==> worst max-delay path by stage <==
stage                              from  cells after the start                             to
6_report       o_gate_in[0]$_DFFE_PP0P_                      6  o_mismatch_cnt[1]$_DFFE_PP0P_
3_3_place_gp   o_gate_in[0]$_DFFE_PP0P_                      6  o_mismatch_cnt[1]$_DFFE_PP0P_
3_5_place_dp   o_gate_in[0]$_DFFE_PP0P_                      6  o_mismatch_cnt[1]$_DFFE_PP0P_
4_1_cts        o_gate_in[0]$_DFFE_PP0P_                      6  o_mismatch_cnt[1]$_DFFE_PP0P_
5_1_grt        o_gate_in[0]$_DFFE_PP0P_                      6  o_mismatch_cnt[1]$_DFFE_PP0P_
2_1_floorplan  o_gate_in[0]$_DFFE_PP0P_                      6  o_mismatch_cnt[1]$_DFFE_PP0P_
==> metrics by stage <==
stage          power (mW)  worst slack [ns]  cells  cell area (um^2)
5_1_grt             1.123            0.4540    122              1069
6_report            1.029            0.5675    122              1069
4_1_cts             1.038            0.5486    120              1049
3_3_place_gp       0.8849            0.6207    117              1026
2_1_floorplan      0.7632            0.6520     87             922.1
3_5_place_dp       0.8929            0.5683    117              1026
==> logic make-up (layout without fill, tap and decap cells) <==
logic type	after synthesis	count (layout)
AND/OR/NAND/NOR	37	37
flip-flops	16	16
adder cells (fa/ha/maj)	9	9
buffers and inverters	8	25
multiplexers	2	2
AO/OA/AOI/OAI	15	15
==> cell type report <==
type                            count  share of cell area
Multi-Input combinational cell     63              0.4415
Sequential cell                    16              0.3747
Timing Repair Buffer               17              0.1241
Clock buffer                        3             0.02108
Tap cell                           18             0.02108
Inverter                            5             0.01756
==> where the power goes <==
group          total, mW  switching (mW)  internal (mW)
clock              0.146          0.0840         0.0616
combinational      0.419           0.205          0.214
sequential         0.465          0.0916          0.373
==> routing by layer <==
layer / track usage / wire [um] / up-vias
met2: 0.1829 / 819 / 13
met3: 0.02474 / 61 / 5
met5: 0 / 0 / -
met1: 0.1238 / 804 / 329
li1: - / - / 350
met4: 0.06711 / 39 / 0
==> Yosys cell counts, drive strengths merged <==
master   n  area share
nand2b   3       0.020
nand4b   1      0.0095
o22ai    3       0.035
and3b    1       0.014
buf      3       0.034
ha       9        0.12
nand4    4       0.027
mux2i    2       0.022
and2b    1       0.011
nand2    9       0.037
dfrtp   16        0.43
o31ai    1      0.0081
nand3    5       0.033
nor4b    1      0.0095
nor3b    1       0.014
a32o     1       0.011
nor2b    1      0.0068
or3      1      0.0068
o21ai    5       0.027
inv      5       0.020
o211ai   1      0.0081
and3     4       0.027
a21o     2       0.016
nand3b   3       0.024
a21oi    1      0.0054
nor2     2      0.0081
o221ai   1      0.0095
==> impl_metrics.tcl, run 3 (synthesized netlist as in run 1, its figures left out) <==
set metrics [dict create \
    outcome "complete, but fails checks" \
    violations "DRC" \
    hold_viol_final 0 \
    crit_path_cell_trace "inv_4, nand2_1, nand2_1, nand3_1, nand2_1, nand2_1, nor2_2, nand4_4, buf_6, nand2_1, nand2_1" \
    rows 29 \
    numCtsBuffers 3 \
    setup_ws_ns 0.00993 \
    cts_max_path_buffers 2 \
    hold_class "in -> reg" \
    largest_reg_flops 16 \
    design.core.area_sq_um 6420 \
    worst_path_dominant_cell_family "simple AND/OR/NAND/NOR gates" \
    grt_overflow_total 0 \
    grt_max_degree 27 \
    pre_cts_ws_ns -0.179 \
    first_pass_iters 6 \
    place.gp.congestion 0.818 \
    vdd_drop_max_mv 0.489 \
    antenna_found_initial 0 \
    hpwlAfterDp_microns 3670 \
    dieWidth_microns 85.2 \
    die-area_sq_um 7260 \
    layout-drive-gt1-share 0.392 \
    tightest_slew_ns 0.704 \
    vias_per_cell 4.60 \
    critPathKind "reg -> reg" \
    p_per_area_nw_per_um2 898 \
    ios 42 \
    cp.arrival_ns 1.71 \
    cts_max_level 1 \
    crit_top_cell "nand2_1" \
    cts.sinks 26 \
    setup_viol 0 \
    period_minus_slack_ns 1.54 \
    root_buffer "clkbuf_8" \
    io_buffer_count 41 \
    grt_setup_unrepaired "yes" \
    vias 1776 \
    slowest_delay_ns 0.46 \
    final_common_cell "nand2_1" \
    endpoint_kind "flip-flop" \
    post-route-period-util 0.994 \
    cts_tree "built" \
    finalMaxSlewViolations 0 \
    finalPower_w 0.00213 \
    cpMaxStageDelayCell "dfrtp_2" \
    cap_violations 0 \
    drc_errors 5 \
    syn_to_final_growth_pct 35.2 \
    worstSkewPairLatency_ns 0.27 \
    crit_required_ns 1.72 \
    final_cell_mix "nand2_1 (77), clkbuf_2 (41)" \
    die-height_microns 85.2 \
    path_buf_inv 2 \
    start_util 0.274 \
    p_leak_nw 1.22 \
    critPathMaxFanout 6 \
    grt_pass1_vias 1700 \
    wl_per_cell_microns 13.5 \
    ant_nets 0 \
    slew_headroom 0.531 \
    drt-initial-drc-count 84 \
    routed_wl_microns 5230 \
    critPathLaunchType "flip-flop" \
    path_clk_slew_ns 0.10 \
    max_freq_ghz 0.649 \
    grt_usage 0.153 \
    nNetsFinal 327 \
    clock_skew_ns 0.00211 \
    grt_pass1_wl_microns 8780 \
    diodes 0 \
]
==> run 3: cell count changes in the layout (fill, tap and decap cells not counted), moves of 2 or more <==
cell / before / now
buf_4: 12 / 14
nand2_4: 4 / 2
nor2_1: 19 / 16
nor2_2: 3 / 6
= = = = =
**Work request**: Which lines above run from the one containing "cts.sinks 26 \" to the one containing "drc_errors 5 \"? Give them again exactly, both ends included.

**Output for this task**:
    cts.sinks 26 \
    setup_viol 0 \
    period_minus_slack_ns 1.54 \
    root_buffer "clkbuf_8" \
    io_buffer_count 41 \
    grt_setup_unrepaired "yes" \
    vias 1776 \
    slowest_delay_ns 0.46 \
    final_common_cell "nand2_1" \
    endpoint_kind "flip-flop" \
    post-route-period-util 0.994 \
    cts_tree "built" \
    finalMaxSlewViolations 0 \
    finalPower_w 0.00213 \
    cpMaxStageDelayCell "dfrtp_2" \
    cap_violations 0 \
    drc_errors 5 \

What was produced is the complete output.